“Good enough” isn’t good enough if General Motors hopes to win back sales and market share, says Mark Reuss, president of the maker’s core North American operations.
So, he says, every new car, truck or crossover will have to pass through a rigid evaluation procedure Reuss has created dubbed the “Knothole Process” — even if that means some models will wind up being yanked from the line-up.
“We’re not going to put cars into our portfolio if they are just competitive,” said the long-time engineer, during an exclusive interview with TheDetroitBureau.com. Why, he asks, would a loyal Toyota or Honda customer even consider a GM vehicle if the U.S. maker can’t offer something significantly better?
The Knothole Process has already resulted in a number of GM products being delayed or killed off entirely, Reuss revealed. It was the primary reason why the launch of the U.S. version of the Chevrolet Cruze was delayed – though GM’s bankruptcy also was a factor, said Reuss – and led to the maker deciding not to sell the Chevy Orlando crossover in the North American market.
In its original form, said Reuss, Cruze “wasn’t something anybody would be proud of.”
At least two other products have been scrubbed because they failed to pass muster, Reuss hinted, declining to name the models. Others have also been delayed.
The Knothole Process was inspired by former GM “car czar” Bob Lutz, who spent his decade with the giant maker struggling to refocus its product development operations. One of the steps Lutz took was to bring in a handful of former automotive journalists, such as one-time Motor Trend Editor Jack Keebler, to give the company a less biased view of how General Motors products compare to key competitors.
With the Knothole Process, the evaluation process is a little more formalized though, Reuss suggests, it is anything but rigid. “Experts in every field of the car development process” take part in the evaluation process, which takes place at several key points during the path between concept and production.
“The perpetuation of excellence and the destruction of mediocrity will be the most important things enabling us to win” back customers, said the 47-year-old executive.
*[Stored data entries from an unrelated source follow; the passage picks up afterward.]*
$ cat src/rtl/fetch_queue.sv
// Instruction queue between fetch and decode. Stores {pc, instr,
// pred_taken} plus the predecoded immediate select and control-flow flag.
//   clk, rst_n        : clock, synchronous active-low reset
//   flush             : redirect; drops every entry and any push this cycle
//   in_valid/in_ready : fetch-side handshake with in_pc, in_instr,
//                       in_pred_taken
//   out_valid/out_ready : decode-side handshake; out_* show the head entry
//   count             : occupancy after the last edge
module fetch_queue
    import cpu_pkg::*;
#(
    parameter int DEPTH = 4
) (
    input  logic                     clk,
    input  logic                     rst_n,
    input  logic                     flush,
    input  logic                     in_valid,
    output logic                     in_ready,
    input  logic [31:0]              in_pc,
    input  logic [31:0]              in_instr,
    input  logic                     in_pred_taken,
    output logic                     out_valid,
    input  logic                     out_ready,
    output logic [31:0]              out_pc,
    output logic [31:0]              out_instr,
    output logic                     out_pred_taken,
    output logic [2:0]               out_imm_src,
    output logic                     out_is_ctrl,
    output logic [$clog2(DEPTH):0]   count
);

    localparam int AW = $clog2(DEPTH);
    localparam int PW = AW + 1;

    fq_entry_t       mem [DEPTH];
    logic [PW-1:0]   wptr;
    logic [PW-1:0]   rptr;
    logic            full;
    logic            empty;
    logic            push;
    logic            pop;
    imm_src_t        pd_imm;
    logic            pd_ctrl;
    fq_entry_t       head;

    fq_predecode u_predecode (
        .instr   (in_instr),
        .imm_src (pd_imm),
        .is_ctrl (pd_ctrl)
    );

    // Extra pointer MSB: equal low bits with differing MSB means full.
    assign empty = (wptr == rptr);
    assign full  = (wptr[AW] != rptr[AW]) && (wptr[AW-1:0] == rptr[AW-1:0]);

    // Each ready/valid depends only on local state, flush and reset.
    assign in_ready  = !full && !flush && rst_n;
    assign out_valid = !empty && !flush && rst_n;

    assign push = in_valid && in_ready;
    assign pop  = out_valid && out_ready;

    always_ff @(posedge clk) begin
        if (!rst_n) begin
            wptr <= '0;
            rptr <= '0;
            for (int i = 0; i < DEPTH; i++) begin
                mem[i] <= '0;
            end
        end else if (flush) begin
            wptr <= '0;
            rptr <= '0;
        end else begin
            if (push) begin
                mem[wptr[AW-1:0]] <= '{pc:         in_pc,
                                       instr:      in_instr,
                                       pred_taken: in_pred_taken,
                                       imm_src:    pd_imm,
                                       is_ctrl:    pd_ctrl};
                wptr <= wptr + PW'(1);
            end
            if (pop) begin
                rptr <= rptr + PW'(1);
            end
        end
    end

    assign head = mem[rptr[AW-1:0]];

    // Outputs are forced to zero while reset is held.
    assign count          = rst_n ? (wptr - rptr) : '0;
    assign out_pc         = rst_n ? head.pc : 32'h0;
    assign out_instr      = rst_n ? head.instr : 32'h0;
    assign out_pred_taken = rst_n ? head.pred_taken : 1'b0;
    assign out_imm_src    = rst_n ? 3'(head.imm_src) : 3'b000;
    assign out_is_ctrl    = rst_n ? head.is_ctrl : 1'b0;

endmodule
If GM doesn’t maintain a rigid discipline, he quickly adds, mediocrity “will creep back in.”
In fact, Reuss, whose father served as GM president in the late 1980s, says that it will take significant corporate willpower to resist the pressure to put quarterly profits above all else now that the automaker is being publicly traded again and subject to the rapid-fire scrutiny of analysts and investors.
While Reuss insists the new GM philosophy is to “be the best, or we’re not going to do it,” he also admits that it will take time to convince potential buyers of this change in strategy. “We’ve got a lot of work to do” to improve the market’s perception of GM.
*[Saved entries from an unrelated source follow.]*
**src/rtl/rx_medida_7o1.sv**
```systemverilog
`default_nettype none
// ============================================================================
// Module   : rx_medida_7o1
// Desc     : 7O1 UART receiver assembling "units,tens,hundreds,#" into a
//            3-digit BCD measurement. Optional idle timeout: RX_TIMEOUT_EN.
// Revision : 1.0 - initial release
// ============================================================================
module rx_medida_7o1 #(
    parameter int CLKS_PER_BIT = 434,
    parameter int TIMEOUT_CLKS = 50_000_000
) (
    input  logic        clock,
    input  logic        reset,
    input  logic        entrada_serial,
    output logic [11:0] medida,
    output logic        pronto,
    output logic        erro,
    output logic [2:0]  db_estado_rx,
    output logic [1:0]  db_estado_msg
);

    localparam int                 c_cnt_w = $clog2(CLKS_PER_BIT);
    localparam logic [c_cnt_w-1:0] c_half  = c_cnt_w'(CLKS_PER_BIT / 2 - 1);
    localparam logic [c_cnt_w-1:0] c_last  = c_cnt_w'(CLKS_PER_BIT - 1);

    localparam logic [2:0] c_rx_idle  = 3'd0;
    localparam logic [2:0] c_rx_start = 3'd1;
    localparam logic [2:0] c_rx_data  = 3'd2;
    localparam logic [2:0] c_rx_par   = 3'd3;
    localparam logic [2:0] c_rx_stop  = 3'd4;

    localparam logic [1:0] c_msg_d0   = 2'd0;
    localparam logic [1:0] c_msg_d1   = 2'd1;
    localparam logic [1:0] c_msg_d2   = 2'd2;
    localparam logic [1:0] c_msg_hash = 2'd3;

    if (CLKS_PER_BIT < 8 || TIMEOUT_CLKS < 1) begin : g_param_check
        $error("rx_medida_7o1: CLKS_PER_BIT must be >= 8 and TIMEOUT_CLKS >= 1");
    end

    logic               r_rx_meta;
    logic               r_rx_s;
    logic [2:0]         r_st_rx;
    logic [c_cnt_w-1:0] r_clk_cnt;
    logic [2:0]         r_bit_cnt;
    logic [6:0]         r_dado;
    logic               r_par;
    logic               r_char_ok;
    logic               r_char_err;
    logic               r_cls_digit;
    logic               r_cls_hash;
    logic               r_cls_err;
    logic [3:0]         r_nibble;
    logic [1:0]         r_st_msg;
    logic [3:0]         r_u;
    logic [3:0]         r_t;
    logic [3:0]         r_h;
    logic [11:0]        r_medida;
    logic               r_pronto;
    logic               r_erro;

    logic               w_bit_end;
    logic [1:0]         w_st_msg_nx;
    logic [3:0]         w_u_nx;
    logic [3:0]         w_t_nx;
    logic [3:0]         w_h_nx;
    logic [11:0]        w_medida_nx;
    logic               w_pronto_nx;
    logic               w_erro_nx;

    always_ff @(posedge clock) begin
        if (!reset) begin
            r_rx_meta <= 1'b1;
            r_rx_s    <= 1'b1;
        end else begin
            r_rx_meta <= entrada_serial;
            r_rx_s    <= r_rx_meta;
        end
    end

    assign w_bit_end = (r_clk_cnt == c_last);

    // Frame FSM: after the half-bit start check, every sample is one full bit apart
    always_ff @(posedge clock) begin
        if (!reset) begin
            r_st_rx    <= c_rx_idle;
            r_clk_cnt  <= '0;
            r_bit_cnt  <= '0;
            r_dado     <= '0;
            r_par      <= 1'b0;
            r_char_ok  <= 1'b0;
            r_char_err <= 1'b0;
        end else begin
            r_char_ok  <= 1'b0;
            r_char_err <= 1'b0;
            case (r_st_rx)
                c_rx_idle: begin
                    r_clk_cnt <= '0;
                    r_bit_cnt <= '0;
                    if (!r_rx_s) r_st_rx <= c_rx_start;
                end
                c_rx_start: begin
                    if (r_clk_cnt == c_half) begin
                        r_clk_cnt <= '0;
                        r_st_rx   <= r_rx_s ? c_rx_idle : c_rx_data;
                    end else begin
                        r_clk_cnt <= r_clk_cnt + 1'b1;
                    end
                end
                c_rx_data: begin
                    r_clk_cnt <= w_bit_end ? '0 : r_clk_cnt + 1'b1;
                    if (w_bit_end) begin
                        r_dado <= {r_rx_s, r_dado[6:1]};
                        if (r_bit_cnt == 3'd6) r_st_rx   <= c_rx_par;
                        else                   r_bit_cnt <= r_bit_cnt + 1'b1;
                    end
                end
                c_rx_par: begin
                    r_clk_cnt <= w_bit_end ? '0 : r_clk_cnt + 1'b1;
                    if (w_bit_end) begin
                        r_par   <= r_rx_s;
                        r_st_rx <= c_rx_stop;
                    end
                end
                c_rx_stop: begin
                    r_clk_cnt <= w_bit_end ? '0 : r_clk_cnt + 1'b1;
                    if (w_bit_end) begin
                        r_st_rx <= c_rx_idle;
                        if (r_rx_s && (^{r_dado, r_par})) r_char_ok  <= 1'b1;
                        else                               r_char_err <= 1'b1;
                    end
                end
                default: r_st_rx <= c_rx_idle;
            endcase
        end
    end

    always_ff @(posedge clock) begin
        if (!reset) begin
            r_cls_digit <= 1'b0;
            r_cls_hash  <= 1'b0;
            r_cls_err   <= 1'b0;
            r_nibble    <= '0;
        end else begin
            r_cls_digit <= r_char_ok && (r_dado[6:4] == 3'b011) && (r_dado[3:0] <= 4'd9);
            r_cls_hash  <= r_char_ok && (r_dado == 7'h23);
            r_cls_err   <= r_char_err ||
                           (r_char_ok && (r_dado != 7'h23) &&
                            !((r_dado[6:4] == 3'b011) && (r_dado[3:0] <= 4'd9)));
            r_nibble    <= r_dado[3:0];
        end
    end

`ifdef RX_TIMEOUT_EN
    localparam int c_to_w = $clog2(TIMEOUT_CLKS + 1);

    logic [c_to_w-1:0] r_to_cnt;
    logic              w_timeout;

    assign w_timeout = (r_to_cnt == c_to_w'(TIMEOUT_CLKS));

    always_ff @(posedge clock) begin
        if (!reset || r_char_ok || r_char_err || (r_st_msg == c_msg_d0) || w_timeout) begin
            r_to_cnt <= '0;
        end else if (r_st_rx == c_rx_idle) begin
            r_to_cnt <= r_to_cnt + 1'b1;
        end
    end
`endif

    // Any rejected character or misplaced '#' resynchronises to D0
    always_comb begin
        w_st_msg_nx = r_st_msg;
        w_u_nx      = r_u;
        w_t_nx      = r_t;
        w_h_nx      = r_h;
        w_medida_nx = r_medida;
        w_pronto_nx = 1'b0;
        w_erro_nx   = 1'b0;
        if (r_cls_err) begin
            w_st_msg_nx = c_msg_d0;
            w_erro_nx   = 1'b1;
        end else if (r_cls_hash) begin
            w_st_msg_nx = c_msg_d0;
            if (r_st_msg == c_msg_hash) begin
                w_medida_nx = {r_h, r_t, r_u};
                w_pronto_nx = 1'b1;
            end else begin
                w_erro_nx   = 1'b1;
            end
        end else if (r_cls_digit) begin
            case (r_st_msg)
                c_msg_d0: begin
                    w_u_nx      = r_nibble;
                    w_st_msg_nx = c_msg_d1;
                end
                c_msg_d1: begin
                    w_t_nx      = r_nibble;
                    w_st_msg_nx = c_msg_d2;
                end
                c_msg_d2: begin
                    w_h_nx      = r_nibble;
                    w_st_msg_nx = c_msg_hash;
                end
                default: begin
                    w_st_msg_nx = c_msg_d0;
                    w_erro_nx   = 1'b1;
                end
            endcase
        end
`ifdef RX_TIMEOUT_EN
        else if (w_timeout) begin
            w_st_msg_nx = c_msg_d0;
            w_erro_nx   = 1'b1;
        end
`endif
    end

    always_ff @(posedge clock) begin
        if (!reset) begin
            r_st_msg <= c_msg_d0;
            r_u      <= '0;
            r_t      <= '0;
            r_h      <= '0;
            r_medida <= '0;
            r_pronto <= 1'b0;
            r_erro   <= 1'b0;
        end else begin
            r_st_msg <= w_st_msg_nx;
            r_u      <= w_u_nx;
            r_t      <= w_t_nx;
            r_h      <= w_h_nx;
            r_medida <= w_medida_nx;
            r_pronto <= w_pronto_nx;
            r_erro   <= w_erro_nx;
        end
    end

    assign medida        = r_medida;
    assign pronto        = r_pronto;
    assign erro          = r_erro;
    assign db_estado_rx  = r_st_rx;
    assign db_estado_msg = r_st_msg;

endmodule
`default_nettype wire

```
The new team led by Joel Ewanick, now global marketing director, and Chris Perry, his top lieutenant in North America, has been doing a good job getting the message out,” insists Reuss, though he quickly acknowledges, “You don’t make an ad or two and call it a day.”
It will be particularly difficult to turn things around along the coasts, GM officials say, where imports firmly dominate. In some regions, such as the New York suburbs of Long Island, the U.S. maker’s market share is hovering in single digits.
In the recent past, notes Reuss, as GM has lost share along the coasts, it has pulled back, focusing its marketing efforts on regions – like the Midwest – where it is still a contender.
“Bad play,” the executive said, during a second interview. “That doesn’t do anybody any good. We have to go after those places where we’re not strong.”
While GM products will now have to go through a tough evaluation process, Reuss believes the company needs to take more, rather than less, risk, with products like the Chevrolet Volt. The “mindset” that led to the plug-in hybrid’s creation is infectious,” he said. “It’s not about taking stupid risks, but we can and should take risk.”